Task: Lines to restate from the data below: from the one containing "run 2 (changes" to the one containing "fin_crit_sh_pct = 98.3", both included. Give them again exactly, and only them.

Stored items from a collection

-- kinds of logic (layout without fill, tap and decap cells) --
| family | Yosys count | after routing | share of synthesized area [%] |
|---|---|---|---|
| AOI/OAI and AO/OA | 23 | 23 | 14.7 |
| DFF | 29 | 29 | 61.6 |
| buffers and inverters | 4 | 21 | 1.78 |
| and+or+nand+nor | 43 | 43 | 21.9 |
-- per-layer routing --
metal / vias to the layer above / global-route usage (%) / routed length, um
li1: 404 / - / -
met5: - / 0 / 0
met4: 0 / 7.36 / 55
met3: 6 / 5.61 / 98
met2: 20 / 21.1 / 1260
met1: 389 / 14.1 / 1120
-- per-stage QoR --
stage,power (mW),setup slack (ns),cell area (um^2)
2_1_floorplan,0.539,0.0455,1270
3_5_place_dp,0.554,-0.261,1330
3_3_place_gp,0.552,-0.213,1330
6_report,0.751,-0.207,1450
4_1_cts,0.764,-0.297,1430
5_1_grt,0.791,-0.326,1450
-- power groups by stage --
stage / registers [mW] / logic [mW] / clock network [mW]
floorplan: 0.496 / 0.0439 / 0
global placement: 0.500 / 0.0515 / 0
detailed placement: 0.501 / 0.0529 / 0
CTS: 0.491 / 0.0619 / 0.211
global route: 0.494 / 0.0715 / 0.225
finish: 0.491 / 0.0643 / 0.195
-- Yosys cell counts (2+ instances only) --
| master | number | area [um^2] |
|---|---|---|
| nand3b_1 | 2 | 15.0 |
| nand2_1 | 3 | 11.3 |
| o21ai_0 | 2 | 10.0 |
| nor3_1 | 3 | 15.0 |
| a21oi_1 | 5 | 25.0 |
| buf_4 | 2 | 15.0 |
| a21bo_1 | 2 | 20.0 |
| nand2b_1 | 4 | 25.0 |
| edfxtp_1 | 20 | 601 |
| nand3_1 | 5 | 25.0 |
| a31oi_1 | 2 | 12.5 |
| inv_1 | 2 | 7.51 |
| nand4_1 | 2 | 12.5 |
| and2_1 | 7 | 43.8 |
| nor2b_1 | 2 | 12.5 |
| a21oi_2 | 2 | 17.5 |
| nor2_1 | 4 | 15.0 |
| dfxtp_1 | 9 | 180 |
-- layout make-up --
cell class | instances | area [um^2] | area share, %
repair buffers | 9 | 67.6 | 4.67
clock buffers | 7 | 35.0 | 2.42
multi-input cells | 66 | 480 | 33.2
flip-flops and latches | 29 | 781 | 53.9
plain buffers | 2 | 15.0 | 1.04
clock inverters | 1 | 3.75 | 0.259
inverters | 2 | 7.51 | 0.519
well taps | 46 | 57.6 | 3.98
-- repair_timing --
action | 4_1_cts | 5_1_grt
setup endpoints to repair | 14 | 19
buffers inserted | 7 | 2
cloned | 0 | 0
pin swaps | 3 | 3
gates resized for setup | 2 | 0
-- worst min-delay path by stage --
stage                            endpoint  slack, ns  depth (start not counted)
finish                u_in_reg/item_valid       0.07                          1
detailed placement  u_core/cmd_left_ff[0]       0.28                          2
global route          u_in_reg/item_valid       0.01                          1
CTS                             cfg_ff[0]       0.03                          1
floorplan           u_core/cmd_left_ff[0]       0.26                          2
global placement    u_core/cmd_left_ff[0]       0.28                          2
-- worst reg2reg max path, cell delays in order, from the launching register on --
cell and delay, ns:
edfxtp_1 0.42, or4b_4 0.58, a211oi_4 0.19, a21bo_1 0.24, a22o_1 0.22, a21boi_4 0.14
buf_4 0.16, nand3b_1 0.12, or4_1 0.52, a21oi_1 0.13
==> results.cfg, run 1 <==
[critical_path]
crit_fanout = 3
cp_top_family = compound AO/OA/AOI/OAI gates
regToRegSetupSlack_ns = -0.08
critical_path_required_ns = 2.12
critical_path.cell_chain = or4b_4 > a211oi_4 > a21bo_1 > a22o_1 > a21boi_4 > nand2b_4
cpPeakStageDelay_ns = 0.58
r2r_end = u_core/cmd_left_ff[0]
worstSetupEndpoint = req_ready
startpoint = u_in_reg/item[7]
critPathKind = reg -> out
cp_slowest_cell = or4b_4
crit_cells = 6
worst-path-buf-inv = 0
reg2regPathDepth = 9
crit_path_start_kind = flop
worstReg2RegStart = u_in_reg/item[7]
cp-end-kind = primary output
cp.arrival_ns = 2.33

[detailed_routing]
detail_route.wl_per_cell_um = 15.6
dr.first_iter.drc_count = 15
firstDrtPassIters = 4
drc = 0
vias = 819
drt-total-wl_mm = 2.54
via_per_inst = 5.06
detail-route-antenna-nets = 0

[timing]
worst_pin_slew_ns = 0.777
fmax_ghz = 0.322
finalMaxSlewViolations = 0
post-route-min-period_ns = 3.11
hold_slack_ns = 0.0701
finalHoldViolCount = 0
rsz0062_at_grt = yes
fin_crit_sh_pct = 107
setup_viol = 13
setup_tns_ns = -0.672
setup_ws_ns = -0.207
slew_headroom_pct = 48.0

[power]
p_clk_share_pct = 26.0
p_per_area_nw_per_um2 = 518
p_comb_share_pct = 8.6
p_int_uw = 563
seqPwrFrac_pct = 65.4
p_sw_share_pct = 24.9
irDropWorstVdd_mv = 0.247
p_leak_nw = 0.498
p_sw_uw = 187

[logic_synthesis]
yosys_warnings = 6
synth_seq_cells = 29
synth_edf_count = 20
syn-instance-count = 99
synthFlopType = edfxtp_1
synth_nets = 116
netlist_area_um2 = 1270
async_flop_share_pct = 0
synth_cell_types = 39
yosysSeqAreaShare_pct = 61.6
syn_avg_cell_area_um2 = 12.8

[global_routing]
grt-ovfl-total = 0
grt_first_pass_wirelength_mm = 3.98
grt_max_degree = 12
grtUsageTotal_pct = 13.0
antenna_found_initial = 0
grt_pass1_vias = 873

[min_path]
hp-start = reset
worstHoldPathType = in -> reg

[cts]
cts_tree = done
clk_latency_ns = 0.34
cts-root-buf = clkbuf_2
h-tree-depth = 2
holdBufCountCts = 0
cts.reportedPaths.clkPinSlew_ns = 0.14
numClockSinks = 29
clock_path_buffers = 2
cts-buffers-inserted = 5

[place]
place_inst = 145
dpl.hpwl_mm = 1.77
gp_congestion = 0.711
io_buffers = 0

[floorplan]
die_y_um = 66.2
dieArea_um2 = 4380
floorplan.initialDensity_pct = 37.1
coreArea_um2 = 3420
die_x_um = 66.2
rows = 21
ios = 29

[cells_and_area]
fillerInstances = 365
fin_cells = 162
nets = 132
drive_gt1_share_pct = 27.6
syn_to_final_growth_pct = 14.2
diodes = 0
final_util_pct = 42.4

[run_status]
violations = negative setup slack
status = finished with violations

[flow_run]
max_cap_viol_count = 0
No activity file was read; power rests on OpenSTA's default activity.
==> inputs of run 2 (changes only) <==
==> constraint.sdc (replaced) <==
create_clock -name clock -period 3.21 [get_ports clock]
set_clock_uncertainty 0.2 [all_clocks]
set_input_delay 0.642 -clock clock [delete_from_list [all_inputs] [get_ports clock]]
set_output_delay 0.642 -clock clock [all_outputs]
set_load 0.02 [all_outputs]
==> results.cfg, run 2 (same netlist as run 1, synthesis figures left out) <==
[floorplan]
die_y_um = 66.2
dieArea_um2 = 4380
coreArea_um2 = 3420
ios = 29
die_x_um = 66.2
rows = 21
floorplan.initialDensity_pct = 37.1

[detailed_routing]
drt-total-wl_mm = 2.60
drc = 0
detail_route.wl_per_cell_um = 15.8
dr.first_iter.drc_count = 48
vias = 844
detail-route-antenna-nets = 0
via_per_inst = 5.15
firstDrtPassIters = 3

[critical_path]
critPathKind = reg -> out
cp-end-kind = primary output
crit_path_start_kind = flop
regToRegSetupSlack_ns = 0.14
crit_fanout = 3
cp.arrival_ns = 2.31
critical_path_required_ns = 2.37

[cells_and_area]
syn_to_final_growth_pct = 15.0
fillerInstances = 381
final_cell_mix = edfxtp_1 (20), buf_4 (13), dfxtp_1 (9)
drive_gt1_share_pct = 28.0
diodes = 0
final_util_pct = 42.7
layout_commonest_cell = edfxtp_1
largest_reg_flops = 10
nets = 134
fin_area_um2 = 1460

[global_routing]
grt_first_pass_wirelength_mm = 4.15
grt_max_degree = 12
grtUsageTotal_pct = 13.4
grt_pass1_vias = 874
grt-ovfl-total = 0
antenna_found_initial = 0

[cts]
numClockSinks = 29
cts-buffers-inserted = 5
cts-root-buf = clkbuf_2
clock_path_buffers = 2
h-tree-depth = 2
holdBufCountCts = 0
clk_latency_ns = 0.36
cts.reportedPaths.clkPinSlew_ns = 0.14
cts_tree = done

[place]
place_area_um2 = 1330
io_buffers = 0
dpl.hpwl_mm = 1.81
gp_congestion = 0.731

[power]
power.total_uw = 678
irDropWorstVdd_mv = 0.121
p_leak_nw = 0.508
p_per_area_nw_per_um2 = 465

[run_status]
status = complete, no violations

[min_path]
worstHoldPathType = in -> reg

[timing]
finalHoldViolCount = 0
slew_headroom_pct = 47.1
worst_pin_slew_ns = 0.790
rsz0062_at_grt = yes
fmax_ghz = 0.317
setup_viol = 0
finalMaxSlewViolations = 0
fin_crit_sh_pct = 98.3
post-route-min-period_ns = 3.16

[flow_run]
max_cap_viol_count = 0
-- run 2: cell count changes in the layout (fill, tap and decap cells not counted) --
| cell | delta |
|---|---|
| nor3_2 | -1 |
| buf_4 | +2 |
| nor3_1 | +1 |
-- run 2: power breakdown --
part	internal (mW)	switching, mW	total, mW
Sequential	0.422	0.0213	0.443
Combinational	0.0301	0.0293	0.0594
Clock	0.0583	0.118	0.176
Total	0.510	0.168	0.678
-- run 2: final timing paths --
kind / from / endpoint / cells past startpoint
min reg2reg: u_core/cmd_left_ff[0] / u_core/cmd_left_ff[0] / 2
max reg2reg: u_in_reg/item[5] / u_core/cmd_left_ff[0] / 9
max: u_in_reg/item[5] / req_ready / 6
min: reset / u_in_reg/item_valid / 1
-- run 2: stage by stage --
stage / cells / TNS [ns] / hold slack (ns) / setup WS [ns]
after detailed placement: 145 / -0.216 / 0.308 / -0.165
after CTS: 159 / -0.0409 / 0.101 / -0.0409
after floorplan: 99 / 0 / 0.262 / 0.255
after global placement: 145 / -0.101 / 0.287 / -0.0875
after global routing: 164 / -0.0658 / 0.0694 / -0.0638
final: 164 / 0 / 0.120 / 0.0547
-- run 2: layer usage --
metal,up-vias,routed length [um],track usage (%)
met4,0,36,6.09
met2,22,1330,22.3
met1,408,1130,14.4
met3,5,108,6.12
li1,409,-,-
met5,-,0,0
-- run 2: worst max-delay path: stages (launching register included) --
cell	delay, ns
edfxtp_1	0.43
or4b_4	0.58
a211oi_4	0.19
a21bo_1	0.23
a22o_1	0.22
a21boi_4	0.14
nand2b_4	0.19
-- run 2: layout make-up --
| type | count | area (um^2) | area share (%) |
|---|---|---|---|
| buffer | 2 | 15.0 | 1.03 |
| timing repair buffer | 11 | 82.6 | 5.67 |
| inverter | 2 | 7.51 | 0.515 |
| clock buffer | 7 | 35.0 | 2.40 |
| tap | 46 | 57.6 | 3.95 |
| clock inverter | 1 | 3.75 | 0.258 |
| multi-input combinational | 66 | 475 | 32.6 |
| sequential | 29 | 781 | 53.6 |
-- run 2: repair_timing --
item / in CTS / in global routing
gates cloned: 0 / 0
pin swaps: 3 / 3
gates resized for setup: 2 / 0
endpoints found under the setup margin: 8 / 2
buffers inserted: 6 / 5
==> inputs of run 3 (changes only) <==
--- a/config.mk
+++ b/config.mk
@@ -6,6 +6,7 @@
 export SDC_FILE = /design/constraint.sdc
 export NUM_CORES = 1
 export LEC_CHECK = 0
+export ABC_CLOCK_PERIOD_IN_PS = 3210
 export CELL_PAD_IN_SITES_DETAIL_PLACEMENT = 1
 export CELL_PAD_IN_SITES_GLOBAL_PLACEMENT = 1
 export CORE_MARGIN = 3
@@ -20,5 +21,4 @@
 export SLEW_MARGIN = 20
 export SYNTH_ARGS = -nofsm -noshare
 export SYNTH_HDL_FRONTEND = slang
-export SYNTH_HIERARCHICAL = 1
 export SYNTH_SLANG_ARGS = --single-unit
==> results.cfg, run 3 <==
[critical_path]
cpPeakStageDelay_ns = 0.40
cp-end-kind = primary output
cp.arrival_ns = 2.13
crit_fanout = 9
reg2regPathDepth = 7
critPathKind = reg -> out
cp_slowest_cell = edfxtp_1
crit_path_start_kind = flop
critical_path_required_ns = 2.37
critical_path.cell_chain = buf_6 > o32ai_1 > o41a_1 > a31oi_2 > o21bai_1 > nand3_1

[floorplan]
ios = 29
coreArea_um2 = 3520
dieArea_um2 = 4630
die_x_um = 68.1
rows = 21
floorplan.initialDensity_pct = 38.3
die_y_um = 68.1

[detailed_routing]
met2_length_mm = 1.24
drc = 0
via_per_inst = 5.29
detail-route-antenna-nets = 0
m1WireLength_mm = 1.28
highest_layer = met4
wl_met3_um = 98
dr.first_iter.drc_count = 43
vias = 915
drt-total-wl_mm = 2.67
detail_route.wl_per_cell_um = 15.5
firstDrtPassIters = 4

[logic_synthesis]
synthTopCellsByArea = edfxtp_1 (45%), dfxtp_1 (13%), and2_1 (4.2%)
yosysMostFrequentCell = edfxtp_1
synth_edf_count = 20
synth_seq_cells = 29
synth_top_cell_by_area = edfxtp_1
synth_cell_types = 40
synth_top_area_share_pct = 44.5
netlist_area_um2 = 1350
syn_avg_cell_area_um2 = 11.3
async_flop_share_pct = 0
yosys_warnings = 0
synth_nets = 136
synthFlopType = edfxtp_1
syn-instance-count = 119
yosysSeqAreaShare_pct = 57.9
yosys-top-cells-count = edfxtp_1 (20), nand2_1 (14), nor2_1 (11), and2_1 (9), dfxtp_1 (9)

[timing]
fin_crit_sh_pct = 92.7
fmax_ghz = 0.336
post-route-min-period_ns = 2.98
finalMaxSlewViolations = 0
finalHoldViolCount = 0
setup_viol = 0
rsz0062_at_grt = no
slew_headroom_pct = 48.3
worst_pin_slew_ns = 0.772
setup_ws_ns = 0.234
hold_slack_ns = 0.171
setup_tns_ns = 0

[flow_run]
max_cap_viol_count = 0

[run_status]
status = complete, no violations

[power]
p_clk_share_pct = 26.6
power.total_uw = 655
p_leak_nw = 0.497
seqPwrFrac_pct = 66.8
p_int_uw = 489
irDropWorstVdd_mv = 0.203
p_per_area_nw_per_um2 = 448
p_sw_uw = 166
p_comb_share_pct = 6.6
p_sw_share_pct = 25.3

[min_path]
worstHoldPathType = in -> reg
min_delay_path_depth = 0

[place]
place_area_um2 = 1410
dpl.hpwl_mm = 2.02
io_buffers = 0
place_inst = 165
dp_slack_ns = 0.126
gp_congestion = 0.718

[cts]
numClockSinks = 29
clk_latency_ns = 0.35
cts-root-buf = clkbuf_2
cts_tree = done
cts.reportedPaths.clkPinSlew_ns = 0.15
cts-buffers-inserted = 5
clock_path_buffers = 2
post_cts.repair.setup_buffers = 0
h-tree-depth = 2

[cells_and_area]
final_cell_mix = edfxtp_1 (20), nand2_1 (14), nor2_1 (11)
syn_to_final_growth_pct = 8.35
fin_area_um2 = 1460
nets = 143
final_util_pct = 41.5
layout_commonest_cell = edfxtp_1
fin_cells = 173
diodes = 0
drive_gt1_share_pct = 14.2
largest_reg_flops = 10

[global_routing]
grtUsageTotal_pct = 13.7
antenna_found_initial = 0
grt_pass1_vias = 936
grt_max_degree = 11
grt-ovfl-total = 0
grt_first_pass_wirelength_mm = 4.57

Answer to this problem:
==> inputs of run 2 (changes only) <==
==> constraint.sdc (replaced) <==
create_clock -name clock -period 3.21 [get_ports clock]
set_clock_uncertainty 0.2 [all_clocks]
set_input_delay 0.642 -clock clock [delete_from_list [all_inputs] [get_ports clock]]
set_output_delay 0.642 -clock clock [all_outputs]
set_load 0.02 [all_outputs]
==> results.cfg, run 2 (same netlist as run 1, synthesis figures left out) <==
[floorplan]
die_y_um = 66.2
dieArea_um2 = 4380
coreArea_um2 = 3420
ios = 29
die_x_um = 66.2
rows = 21
floorplan.initialDensity_pct = 37.1

[detailed_routing]
drt-total-wl_mm = 2.60
drc = 0
detail_route.wl_per_cell_um = 15.8
dr.first_iter.drc_count = 48
vias = 844
detail-route-antenna-nets = 0
via_per_inst = 5.15
firstDrtPassIters = 3

[critical_path]
critPathKind = reg -> out
cp-end-kind = primary output
crit_path_start_kind = flop
regToRegSetupSlack_ns = 0.14
crit_fanout = 3
cp.arrival_ns = 2.31
critical_path_required_ns = 2.37

[cells_and_area]
syn_to_final_growth_pct = 15.0
fillerInstances = 381
final_cell_mix = edfxtp_1 (20), buf_4 (13), dfxtp_1 (9)
drive_gt1_share_pct = 28.0
diodes = 0
final_util_pct = 42.7
layout_commonest_cell = edfxtp_1
largest_reg_flops = 10
nets = 134
fin_area_um2 = 1460

[global_routing]
grt_first_pass_wirelength_mm = 4.15
grt_max_degree = 12
grtUsageTotal_pct = 13.4
grt_pass1_vias = 874
grt-ovfl-total = 0
antenna_found_initial = 0

[cts]
numClockSinks = 29
cts-buffers-inserted = 5
cts-root-buf = clkbuf_2
clock_path_buffers = 2
h-tree-depth = 2
holdBufCountCts = 0
clk_latency_ns = 0.36
cts.reportedPaths.clkPinSlew_ns = 0.14
cts_tree = done

[place]
place_area_um2 = 1330
io_buffers = 0
dpl.hpwl_mm = 1.81
gp_congestion = 0.731

[power]
power.total_uw = 678
irDropWorstVdd_mv = 0.121
p_leak_nw = 0.508
p_per_area_nw_per_um2 = 465

[run_status]
status = complete, no violations

[min_path]
worstHoldPathType = in -> reg

[timing]
finalHoldViolCount = 0
slew_headroom_pct = 47.1
worst_pin_slew_ns = 0.790
rsz0062_at_grt = yes
fmax_ghz = 0.317
setup_viol = 0
finalMaxSlewViolations = 0
fin_crit_sh_pct = 98.3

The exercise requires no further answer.